Searching the material below, find each line that includes the word "placement", and copy it.

=== Available data ===

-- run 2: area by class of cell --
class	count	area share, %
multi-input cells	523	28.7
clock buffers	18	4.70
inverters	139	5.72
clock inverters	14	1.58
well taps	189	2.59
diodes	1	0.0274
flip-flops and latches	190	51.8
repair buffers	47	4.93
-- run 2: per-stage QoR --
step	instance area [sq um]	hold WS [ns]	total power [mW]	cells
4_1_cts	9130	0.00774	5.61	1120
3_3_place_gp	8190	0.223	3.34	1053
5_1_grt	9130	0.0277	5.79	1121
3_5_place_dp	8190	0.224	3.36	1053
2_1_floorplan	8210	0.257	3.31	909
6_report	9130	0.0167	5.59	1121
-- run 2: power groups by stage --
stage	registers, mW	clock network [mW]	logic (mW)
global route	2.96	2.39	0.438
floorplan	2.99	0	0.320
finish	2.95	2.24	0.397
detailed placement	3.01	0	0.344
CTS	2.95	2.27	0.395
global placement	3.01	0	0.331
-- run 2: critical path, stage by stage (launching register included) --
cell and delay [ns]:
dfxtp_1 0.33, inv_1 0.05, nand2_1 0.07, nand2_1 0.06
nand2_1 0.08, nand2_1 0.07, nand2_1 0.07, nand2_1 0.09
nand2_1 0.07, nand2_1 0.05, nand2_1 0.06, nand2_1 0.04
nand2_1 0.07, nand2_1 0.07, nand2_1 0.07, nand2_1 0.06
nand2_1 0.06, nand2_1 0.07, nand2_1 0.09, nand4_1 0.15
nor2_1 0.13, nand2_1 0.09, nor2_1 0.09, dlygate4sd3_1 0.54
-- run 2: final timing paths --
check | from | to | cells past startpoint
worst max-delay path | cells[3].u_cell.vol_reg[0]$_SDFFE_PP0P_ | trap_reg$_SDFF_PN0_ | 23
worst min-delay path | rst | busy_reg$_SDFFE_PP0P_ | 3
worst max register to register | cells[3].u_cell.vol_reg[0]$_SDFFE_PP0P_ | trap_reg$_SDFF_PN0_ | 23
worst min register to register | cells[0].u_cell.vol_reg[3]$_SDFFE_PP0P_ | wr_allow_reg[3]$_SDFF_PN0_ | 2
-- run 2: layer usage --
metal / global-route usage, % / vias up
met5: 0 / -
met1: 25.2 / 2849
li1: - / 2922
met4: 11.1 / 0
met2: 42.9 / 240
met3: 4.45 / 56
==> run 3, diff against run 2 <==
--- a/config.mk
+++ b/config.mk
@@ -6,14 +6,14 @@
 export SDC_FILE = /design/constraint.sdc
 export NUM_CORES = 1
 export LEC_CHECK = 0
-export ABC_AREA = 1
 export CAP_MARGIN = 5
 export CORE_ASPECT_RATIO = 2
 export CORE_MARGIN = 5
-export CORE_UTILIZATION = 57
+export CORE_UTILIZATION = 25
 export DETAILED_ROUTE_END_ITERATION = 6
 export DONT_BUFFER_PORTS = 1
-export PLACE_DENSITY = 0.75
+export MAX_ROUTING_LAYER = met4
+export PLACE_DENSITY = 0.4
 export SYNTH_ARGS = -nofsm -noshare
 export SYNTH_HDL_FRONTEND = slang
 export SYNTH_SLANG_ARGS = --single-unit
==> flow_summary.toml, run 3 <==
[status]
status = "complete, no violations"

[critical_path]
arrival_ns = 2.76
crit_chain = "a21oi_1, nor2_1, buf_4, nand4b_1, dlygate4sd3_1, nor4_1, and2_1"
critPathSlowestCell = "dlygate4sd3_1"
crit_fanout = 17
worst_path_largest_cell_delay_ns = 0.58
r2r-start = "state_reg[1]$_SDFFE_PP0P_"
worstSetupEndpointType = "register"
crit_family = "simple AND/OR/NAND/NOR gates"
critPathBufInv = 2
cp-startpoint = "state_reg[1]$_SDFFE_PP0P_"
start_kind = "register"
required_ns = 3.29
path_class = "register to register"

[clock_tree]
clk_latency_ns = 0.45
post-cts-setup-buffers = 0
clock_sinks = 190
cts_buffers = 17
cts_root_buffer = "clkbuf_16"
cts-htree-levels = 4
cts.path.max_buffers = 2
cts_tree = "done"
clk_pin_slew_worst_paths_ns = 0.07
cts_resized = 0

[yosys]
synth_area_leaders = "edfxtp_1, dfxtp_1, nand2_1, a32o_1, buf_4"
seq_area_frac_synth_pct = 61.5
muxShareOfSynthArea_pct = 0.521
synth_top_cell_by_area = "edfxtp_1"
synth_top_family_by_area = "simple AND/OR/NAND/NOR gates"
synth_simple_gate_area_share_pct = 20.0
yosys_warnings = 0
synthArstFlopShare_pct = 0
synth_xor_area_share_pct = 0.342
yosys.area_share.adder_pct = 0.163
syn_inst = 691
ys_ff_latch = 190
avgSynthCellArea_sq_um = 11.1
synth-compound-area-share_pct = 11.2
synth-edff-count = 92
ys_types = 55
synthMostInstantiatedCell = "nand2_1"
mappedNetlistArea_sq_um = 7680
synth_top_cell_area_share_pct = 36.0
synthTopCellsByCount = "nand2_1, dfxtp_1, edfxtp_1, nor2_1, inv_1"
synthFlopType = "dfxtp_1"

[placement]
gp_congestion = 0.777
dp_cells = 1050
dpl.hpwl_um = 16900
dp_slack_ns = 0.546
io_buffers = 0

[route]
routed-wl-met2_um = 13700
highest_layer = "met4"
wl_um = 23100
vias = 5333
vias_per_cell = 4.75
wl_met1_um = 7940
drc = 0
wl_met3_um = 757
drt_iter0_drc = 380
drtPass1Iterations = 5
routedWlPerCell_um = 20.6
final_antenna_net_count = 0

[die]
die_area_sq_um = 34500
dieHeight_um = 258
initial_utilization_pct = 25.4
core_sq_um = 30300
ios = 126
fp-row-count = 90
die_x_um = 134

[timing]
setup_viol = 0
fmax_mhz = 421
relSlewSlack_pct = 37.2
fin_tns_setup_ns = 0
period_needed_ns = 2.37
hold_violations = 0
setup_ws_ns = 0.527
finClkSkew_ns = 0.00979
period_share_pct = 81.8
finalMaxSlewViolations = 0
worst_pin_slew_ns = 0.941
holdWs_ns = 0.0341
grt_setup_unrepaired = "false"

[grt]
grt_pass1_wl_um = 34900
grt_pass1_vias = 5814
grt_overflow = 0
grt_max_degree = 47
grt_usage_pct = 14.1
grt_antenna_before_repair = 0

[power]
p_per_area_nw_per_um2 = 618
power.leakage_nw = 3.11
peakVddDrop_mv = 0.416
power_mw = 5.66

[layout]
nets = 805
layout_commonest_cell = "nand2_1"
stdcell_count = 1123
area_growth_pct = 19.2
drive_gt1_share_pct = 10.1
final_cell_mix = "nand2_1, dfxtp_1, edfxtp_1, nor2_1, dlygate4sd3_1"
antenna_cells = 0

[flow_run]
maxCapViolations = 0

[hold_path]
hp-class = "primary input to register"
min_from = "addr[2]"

===
=== Available data ===

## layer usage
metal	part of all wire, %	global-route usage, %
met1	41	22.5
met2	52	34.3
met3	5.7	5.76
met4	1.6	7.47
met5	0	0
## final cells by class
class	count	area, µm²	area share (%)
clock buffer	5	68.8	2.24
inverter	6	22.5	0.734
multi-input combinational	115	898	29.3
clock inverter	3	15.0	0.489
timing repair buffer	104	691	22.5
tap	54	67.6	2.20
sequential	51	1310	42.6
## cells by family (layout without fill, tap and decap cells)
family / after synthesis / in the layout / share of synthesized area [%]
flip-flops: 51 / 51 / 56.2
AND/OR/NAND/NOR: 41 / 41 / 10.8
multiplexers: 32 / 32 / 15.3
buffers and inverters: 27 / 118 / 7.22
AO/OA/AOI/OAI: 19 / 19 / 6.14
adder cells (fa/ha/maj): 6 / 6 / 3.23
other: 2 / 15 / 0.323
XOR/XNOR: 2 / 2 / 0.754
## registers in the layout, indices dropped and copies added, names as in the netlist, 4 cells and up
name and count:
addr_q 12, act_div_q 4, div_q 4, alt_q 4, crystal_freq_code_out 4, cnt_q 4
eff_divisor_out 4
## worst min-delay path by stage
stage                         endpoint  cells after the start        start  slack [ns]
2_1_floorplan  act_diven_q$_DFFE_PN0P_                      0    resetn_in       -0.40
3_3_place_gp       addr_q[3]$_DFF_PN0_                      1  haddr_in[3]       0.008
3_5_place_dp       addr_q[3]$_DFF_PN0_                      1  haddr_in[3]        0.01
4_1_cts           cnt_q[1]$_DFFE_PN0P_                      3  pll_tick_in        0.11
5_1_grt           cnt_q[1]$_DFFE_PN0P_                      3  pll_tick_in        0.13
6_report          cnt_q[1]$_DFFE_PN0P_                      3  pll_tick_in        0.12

===

Result of the task ▸
detailed placement	3.01	0	0.344
global placement	3.01	0	0.331
[placement]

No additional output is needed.